Supporting alternatives to Google Drive

fklemme commented 3 years ago

While Google Drive is a nice interface in a distributed setup, for the time being, it would be helpful to have some alternative for the local execution of the web application. Without a collection of Google Drives available, it would be helpful if own files could be offered easily without the need for a (large, paid) Google Drive. I could imagine having a local folder as an additional source of images or even some other web-space. While I would like to help and contribute in developing such a feature, I think this topic requires the expertise of @ndepaola to judge what is doable and reasonable. Maybe we can do some brainstorming here. I was thinking of a few possibilities:

Support a local drive. This seems to be the most obvious solution but might be tricky to implement. First, Django needs to be aware of the folder to scan it, then it needs to be served via static files to be displayed. And, last but not least, it would need to be added to the order.csv in a way that the files can be copied by the autofill.exe for MPC upload.
Support a common website directory listing, e.g., as generated by Apache (see https://kruecke.net/files/, for example). Then, a local folder (or any other source) could be published using a simple Apache. Django would need to be able to search the directory listing and index all images. Since the files are downloadable via URL, this might be more portable and less error-prone in configuration, also for the autofill client.
Based on the previous, I could imagine building a small php script (or even a small django app) for the server-side to do the indexing and offer all information needed by MPCAutofill directly as JSON or similar. This could simplify the changes to MPCAutofill and only a small extra installation on the offering website is needed.

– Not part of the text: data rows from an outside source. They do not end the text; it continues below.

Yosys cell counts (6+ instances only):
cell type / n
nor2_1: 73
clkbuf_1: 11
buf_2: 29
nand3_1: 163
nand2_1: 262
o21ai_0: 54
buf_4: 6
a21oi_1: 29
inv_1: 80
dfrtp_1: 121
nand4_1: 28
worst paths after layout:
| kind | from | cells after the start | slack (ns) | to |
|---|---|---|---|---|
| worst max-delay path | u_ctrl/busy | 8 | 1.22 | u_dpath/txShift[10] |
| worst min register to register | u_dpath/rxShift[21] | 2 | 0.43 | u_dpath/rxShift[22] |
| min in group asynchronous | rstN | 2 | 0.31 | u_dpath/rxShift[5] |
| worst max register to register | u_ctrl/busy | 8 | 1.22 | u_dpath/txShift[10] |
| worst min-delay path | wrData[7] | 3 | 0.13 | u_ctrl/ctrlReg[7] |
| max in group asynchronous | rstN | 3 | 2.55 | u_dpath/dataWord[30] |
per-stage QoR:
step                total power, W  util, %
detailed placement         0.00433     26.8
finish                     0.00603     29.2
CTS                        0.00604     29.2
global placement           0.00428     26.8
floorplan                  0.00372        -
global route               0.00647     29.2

Anyway, I think all methods would require to add an additional field to the drives.csv and go from there.

What do you think? Is this something worth targeting? Doable in reasonable effort? Or is this rather a different project altogether?

avafloww commented 3 years ago

This is actually something I was investigating/starting to work on setting up myself, at least for #2 (or a variation of it - i.e. using nginx autoindex_format json output). I'll poke around at it later and maybe toss some thoughts here; putting this comment here to remind myself 😄

ndepaola commented 3 years ago

i agree & think that local file support is the future of this project - was planning on having a crack at this week.

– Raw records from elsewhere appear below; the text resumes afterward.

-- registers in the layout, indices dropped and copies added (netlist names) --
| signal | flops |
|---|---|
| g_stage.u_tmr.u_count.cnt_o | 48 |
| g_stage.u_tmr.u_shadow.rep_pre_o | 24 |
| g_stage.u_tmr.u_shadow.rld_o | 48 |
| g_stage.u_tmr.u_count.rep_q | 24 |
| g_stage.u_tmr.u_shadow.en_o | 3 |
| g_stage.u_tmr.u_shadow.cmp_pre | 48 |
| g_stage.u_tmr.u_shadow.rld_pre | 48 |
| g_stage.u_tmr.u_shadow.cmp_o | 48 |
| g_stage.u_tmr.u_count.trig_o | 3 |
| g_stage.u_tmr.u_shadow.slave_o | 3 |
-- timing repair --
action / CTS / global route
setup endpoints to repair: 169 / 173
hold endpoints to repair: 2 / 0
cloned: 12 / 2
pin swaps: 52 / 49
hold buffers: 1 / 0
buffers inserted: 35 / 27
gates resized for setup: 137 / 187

imo the way to do this while minimising structural changes to the project is to index local files within the current three elasticsearch indexes, which means modifying those ORM tables to support local files and gdrive files. it might also make sense to have a user interface for linking folders to mpc autofill and a second database updater script which crawls local files, accessible with a button press rather than requiring the command line. in that instance, we'd want a django for local mode vs hosted and only enable local file support in local mode.

google drive is baked into mpc autofill fairly deeply so this'd involve a bit of frontend work to handle local files differently to gdrive images as well.

storing local file paths in xml and using them when autofilling should be fairly straightforward.

thoughts?

fklemme commented 3 years ago

One challenge (or opportunity) that comes with local files is the docker setup. All docker applications run in an own virtual filesystem that is decoupled from the real system filesystem that the user will see. To have a local folder visible to dango/nginx, the user will have to mount it before starting docker, looking maybe something like this: -v D:\My Proxies:/cards. So, the local folder D:\My Proxies will be visible as /cards to django/nginx. (ofc, we can make a config file or something for the path). The downside of this: The path will look differently for django and for the user. The upside: The path will always be the same (/cards/...), no matter what directory the user will mount. Maybe we can leverage this! The biggest challenges that comes along is that if django only sees /cards/otto/swamp.jpg, what do we put in the orders.xml? A simple solution could be to also serve /cards with nginx and then have the path become http://localhost:8000/cards/otto/swamp.jpg and the autofill client will just download the card as usual. Maybe this is the most portable approach. This would even allow this to work on a hosted situation where the host wants to offer local files as well.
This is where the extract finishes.